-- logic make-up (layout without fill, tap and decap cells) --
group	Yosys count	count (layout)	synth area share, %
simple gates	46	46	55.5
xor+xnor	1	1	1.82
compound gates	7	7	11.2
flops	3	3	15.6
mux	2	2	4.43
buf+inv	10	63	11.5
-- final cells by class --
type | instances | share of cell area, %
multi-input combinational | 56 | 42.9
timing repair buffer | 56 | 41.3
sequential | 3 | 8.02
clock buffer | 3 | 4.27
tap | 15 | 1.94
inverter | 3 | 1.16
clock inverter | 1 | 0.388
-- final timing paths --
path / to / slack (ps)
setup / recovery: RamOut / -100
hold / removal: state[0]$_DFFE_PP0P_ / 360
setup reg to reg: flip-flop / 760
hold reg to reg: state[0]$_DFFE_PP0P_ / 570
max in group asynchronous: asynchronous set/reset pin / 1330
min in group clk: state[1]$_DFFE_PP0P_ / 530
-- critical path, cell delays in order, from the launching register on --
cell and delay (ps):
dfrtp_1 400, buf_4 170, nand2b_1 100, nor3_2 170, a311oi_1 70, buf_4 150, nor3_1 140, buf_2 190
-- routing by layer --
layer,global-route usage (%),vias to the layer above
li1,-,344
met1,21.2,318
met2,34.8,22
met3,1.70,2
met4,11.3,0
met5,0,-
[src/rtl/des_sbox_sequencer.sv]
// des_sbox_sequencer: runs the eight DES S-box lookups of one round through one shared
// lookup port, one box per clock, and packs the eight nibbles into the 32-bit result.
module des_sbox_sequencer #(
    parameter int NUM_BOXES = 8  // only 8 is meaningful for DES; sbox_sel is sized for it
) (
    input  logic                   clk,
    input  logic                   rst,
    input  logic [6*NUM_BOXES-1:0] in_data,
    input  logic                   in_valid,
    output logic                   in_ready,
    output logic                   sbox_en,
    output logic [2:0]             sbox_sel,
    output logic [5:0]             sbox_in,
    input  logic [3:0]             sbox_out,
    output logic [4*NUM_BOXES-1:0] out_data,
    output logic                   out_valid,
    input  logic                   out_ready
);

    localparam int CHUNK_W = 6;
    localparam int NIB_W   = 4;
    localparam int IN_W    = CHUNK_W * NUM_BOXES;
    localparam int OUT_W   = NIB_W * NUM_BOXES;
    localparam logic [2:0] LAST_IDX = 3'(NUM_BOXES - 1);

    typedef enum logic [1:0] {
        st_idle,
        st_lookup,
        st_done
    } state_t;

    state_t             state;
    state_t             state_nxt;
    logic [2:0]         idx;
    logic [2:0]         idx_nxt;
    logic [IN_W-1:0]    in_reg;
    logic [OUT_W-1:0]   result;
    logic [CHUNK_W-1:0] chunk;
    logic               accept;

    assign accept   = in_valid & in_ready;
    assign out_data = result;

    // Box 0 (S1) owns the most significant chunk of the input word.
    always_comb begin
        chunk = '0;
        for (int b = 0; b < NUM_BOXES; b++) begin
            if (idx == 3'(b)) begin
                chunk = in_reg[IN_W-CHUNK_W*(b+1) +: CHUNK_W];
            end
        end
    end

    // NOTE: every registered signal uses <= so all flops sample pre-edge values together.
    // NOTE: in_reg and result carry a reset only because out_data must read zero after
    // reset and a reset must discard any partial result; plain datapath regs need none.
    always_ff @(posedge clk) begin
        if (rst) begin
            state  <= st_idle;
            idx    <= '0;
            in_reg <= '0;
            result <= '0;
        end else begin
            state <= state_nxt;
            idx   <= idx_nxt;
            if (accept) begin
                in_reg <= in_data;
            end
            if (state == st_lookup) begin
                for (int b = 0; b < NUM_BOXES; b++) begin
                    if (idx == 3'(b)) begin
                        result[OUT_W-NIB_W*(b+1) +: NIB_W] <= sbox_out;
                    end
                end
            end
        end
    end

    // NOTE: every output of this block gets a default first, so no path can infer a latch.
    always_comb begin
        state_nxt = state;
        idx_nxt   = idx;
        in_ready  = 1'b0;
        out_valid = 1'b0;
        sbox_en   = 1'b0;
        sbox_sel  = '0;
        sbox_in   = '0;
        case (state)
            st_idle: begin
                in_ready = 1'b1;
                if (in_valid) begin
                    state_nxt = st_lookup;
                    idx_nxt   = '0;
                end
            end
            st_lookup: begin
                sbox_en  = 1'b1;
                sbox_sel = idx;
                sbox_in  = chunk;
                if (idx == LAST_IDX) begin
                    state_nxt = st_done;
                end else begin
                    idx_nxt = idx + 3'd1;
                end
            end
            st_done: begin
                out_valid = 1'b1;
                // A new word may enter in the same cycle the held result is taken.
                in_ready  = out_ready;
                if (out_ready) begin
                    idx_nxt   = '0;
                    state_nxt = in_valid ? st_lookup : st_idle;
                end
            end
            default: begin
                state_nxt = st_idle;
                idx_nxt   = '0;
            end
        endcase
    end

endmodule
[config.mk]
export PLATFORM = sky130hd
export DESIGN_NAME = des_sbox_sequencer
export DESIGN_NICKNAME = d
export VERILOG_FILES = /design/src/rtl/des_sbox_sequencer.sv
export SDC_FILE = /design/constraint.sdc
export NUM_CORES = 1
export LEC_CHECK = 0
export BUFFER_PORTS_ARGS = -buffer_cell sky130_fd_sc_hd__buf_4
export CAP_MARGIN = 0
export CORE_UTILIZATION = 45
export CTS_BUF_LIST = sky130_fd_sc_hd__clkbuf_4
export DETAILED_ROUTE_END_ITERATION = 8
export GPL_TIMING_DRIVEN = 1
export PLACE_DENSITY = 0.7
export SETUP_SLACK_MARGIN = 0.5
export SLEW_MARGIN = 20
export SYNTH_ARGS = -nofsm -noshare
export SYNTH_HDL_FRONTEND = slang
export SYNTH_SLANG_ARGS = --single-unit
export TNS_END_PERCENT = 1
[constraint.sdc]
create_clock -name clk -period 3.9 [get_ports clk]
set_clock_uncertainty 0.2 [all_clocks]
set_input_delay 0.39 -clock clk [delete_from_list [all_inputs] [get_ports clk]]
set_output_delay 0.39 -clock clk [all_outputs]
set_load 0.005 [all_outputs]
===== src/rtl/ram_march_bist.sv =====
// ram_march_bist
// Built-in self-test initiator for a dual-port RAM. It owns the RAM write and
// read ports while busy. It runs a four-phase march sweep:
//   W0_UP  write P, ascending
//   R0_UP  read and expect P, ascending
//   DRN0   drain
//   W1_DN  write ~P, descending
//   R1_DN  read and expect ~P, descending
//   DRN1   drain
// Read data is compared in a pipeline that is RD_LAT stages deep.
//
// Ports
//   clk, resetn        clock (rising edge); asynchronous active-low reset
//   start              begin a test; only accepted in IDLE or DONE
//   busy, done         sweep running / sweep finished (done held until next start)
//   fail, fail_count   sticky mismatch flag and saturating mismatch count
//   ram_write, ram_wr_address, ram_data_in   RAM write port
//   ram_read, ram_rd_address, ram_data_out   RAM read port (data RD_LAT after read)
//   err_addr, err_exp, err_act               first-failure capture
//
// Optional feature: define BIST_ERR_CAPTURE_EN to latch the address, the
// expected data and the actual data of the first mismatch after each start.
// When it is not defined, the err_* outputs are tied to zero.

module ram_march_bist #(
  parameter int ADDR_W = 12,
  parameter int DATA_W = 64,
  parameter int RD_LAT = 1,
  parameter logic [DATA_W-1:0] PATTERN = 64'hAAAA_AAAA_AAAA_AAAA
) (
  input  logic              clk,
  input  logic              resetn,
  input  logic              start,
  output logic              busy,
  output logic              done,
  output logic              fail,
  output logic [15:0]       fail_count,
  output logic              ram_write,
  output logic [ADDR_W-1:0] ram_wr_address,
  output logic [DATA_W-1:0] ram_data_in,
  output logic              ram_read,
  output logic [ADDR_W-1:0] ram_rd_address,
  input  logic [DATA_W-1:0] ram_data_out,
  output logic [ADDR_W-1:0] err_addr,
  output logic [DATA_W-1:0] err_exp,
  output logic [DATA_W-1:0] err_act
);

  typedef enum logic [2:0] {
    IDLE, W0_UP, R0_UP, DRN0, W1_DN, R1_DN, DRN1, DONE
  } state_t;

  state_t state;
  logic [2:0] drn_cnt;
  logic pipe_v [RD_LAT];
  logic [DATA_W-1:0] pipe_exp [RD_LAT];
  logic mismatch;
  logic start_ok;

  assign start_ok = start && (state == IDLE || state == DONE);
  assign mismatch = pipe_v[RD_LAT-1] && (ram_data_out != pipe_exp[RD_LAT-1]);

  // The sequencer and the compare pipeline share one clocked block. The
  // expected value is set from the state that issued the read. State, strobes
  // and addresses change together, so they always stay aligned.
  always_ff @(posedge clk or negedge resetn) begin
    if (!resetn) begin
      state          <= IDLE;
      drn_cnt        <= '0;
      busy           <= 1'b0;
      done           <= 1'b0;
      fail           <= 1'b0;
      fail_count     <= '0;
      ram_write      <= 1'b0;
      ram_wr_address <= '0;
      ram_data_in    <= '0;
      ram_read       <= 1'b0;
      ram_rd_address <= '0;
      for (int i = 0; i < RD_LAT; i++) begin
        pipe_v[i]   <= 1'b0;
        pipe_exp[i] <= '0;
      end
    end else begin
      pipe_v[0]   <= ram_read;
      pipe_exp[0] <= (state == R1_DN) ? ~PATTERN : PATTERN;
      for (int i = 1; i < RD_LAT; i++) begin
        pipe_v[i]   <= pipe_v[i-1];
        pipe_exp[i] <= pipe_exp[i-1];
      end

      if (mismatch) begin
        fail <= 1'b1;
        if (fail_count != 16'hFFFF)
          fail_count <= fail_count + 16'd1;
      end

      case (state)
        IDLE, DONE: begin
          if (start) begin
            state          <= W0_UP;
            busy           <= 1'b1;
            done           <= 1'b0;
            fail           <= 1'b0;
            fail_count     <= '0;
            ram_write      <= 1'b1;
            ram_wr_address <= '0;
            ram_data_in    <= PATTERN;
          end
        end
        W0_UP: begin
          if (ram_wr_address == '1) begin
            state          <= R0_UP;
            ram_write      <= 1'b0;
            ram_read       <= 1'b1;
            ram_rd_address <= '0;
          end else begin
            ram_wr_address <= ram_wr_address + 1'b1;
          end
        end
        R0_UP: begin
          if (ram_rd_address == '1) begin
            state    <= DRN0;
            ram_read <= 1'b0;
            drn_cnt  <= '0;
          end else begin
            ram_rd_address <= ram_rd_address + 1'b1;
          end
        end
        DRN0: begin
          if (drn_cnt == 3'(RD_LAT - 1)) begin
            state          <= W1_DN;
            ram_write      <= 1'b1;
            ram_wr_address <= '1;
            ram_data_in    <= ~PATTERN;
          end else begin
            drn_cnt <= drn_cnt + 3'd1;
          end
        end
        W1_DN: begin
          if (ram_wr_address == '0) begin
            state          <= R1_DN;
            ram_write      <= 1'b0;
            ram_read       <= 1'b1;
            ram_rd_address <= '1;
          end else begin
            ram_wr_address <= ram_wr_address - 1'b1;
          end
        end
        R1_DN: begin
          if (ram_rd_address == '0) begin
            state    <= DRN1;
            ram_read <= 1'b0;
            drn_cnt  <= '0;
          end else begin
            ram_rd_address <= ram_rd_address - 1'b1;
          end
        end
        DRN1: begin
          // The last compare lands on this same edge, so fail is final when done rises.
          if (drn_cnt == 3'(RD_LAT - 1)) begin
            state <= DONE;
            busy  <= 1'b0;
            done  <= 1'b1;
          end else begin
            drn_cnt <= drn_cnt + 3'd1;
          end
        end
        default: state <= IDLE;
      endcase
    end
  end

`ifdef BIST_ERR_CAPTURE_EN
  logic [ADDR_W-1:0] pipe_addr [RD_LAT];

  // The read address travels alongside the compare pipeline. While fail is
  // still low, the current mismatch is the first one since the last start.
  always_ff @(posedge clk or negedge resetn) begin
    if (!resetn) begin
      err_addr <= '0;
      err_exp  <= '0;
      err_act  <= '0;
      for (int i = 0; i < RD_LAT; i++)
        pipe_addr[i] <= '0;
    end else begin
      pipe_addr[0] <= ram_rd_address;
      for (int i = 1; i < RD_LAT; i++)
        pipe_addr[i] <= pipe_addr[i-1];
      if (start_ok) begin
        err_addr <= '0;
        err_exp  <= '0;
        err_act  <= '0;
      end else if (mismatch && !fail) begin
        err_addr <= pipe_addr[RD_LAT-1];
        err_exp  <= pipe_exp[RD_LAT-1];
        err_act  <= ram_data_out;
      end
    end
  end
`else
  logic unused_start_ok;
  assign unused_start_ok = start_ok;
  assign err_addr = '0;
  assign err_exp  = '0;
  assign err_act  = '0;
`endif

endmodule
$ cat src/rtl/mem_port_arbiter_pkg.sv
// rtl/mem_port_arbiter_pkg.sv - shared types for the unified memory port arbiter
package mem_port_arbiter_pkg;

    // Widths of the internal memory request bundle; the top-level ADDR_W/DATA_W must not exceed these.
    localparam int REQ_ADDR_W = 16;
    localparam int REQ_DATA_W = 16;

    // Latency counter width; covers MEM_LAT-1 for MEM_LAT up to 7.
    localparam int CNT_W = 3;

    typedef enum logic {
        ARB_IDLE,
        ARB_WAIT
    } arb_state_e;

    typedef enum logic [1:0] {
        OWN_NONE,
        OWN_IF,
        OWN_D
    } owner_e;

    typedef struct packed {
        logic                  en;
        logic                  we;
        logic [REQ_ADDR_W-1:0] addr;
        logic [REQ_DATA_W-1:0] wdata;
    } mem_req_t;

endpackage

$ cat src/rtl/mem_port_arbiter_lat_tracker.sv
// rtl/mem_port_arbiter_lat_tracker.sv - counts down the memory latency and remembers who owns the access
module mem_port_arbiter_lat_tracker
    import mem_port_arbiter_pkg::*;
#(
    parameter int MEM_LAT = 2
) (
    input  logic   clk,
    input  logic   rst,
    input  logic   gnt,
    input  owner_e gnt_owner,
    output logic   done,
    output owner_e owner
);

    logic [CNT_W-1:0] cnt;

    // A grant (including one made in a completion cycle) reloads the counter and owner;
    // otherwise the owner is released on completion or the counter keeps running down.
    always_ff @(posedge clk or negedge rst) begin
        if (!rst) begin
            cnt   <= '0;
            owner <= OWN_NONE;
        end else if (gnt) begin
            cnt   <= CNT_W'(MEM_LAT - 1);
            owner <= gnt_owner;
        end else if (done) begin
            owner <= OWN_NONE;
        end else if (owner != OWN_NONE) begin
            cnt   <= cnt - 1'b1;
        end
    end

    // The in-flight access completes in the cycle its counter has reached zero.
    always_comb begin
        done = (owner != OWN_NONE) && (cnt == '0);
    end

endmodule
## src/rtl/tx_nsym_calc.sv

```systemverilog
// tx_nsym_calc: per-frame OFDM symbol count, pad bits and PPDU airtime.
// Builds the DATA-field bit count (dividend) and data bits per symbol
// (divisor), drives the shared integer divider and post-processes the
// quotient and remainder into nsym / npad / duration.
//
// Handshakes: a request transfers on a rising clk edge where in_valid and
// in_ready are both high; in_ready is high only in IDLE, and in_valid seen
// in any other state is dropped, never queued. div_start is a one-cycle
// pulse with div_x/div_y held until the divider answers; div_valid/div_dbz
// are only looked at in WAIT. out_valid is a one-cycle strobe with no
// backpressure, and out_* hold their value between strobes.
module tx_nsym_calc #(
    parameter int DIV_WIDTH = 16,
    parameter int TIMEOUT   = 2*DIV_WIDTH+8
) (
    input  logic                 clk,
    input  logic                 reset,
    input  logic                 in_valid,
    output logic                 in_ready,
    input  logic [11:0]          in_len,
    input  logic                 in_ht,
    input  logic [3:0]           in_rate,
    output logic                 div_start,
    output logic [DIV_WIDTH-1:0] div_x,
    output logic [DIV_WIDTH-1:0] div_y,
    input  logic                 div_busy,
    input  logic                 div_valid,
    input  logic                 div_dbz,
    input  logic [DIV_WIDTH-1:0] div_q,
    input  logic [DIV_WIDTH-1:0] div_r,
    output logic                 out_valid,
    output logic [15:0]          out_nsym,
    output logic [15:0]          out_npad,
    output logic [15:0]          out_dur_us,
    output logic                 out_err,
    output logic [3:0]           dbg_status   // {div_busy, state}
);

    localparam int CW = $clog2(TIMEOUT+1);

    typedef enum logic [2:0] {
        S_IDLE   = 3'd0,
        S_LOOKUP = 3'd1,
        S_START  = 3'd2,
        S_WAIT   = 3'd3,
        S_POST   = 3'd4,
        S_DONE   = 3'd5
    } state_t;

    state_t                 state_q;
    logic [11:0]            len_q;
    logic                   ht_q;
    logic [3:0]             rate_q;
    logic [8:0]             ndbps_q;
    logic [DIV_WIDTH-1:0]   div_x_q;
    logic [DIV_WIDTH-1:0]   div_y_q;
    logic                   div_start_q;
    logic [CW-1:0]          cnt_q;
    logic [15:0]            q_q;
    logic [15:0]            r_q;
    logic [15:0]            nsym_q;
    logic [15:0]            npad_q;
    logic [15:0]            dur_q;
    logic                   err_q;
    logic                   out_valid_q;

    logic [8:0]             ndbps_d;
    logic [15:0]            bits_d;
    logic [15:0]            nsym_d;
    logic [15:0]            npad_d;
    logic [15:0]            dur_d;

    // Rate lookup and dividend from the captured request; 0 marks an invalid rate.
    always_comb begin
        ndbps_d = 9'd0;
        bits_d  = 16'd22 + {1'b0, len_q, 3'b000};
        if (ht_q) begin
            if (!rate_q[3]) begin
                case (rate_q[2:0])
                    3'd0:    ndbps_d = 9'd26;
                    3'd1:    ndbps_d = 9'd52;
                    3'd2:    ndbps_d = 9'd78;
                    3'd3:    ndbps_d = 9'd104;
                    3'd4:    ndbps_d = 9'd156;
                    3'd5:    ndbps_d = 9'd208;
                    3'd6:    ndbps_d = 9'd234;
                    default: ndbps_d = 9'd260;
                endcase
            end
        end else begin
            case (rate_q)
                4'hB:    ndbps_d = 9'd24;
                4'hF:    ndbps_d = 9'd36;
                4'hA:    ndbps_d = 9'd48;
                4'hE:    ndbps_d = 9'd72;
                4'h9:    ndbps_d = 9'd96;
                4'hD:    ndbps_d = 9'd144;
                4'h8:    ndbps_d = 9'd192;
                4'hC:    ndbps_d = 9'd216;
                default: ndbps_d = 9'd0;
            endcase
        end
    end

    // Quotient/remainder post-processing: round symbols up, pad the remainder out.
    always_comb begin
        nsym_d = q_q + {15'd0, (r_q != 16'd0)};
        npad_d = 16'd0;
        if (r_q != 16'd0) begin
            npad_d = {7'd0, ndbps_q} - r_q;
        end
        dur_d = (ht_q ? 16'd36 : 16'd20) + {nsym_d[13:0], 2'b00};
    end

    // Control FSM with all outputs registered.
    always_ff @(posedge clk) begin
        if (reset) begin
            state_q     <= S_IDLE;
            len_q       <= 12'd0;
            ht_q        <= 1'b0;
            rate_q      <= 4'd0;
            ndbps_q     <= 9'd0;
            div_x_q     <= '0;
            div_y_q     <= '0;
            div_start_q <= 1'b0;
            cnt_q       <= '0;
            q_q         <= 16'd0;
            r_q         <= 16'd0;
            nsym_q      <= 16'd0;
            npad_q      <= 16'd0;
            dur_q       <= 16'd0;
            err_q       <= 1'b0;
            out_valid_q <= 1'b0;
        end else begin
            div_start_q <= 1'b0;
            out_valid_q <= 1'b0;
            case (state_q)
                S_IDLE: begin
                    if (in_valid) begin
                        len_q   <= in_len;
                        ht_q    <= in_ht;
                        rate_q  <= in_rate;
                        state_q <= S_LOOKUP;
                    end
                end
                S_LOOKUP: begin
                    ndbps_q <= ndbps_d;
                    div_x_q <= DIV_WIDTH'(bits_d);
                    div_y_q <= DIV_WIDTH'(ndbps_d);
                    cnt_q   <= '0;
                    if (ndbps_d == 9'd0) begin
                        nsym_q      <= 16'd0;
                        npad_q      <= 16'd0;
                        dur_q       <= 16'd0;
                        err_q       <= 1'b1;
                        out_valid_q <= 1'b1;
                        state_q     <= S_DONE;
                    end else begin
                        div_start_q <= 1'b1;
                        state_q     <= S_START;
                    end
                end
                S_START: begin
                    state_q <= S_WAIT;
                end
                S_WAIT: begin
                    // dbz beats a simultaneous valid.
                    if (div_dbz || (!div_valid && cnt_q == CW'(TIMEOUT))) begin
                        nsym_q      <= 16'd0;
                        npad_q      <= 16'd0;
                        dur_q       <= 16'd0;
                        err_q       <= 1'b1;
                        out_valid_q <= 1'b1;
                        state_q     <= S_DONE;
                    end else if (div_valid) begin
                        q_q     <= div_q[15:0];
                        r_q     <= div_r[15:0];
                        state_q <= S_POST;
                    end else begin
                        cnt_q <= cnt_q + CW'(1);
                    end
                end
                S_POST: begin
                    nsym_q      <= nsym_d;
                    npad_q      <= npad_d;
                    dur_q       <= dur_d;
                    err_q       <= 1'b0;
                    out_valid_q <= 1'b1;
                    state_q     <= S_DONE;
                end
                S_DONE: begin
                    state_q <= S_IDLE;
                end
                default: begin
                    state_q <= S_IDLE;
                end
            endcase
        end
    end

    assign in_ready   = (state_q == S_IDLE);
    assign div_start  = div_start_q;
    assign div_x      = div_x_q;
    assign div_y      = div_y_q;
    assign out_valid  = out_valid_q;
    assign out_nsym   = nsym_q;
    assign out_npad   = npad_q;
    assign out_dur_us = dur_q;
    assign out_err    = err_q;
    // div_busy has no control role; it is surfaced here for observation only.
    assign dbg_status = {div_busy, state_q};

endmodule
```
^^^^
PROMPT:
Go through the entries and copy each line holding the string "zero".

RESULT OF THIS TASK:
    // NOTE: in_reg and result carry a reset only because out_data must read zero after
// When it is not defined, the err_* outputs are tied to zero.
    // The in-flight access completes in the cycle its counter has reached zero.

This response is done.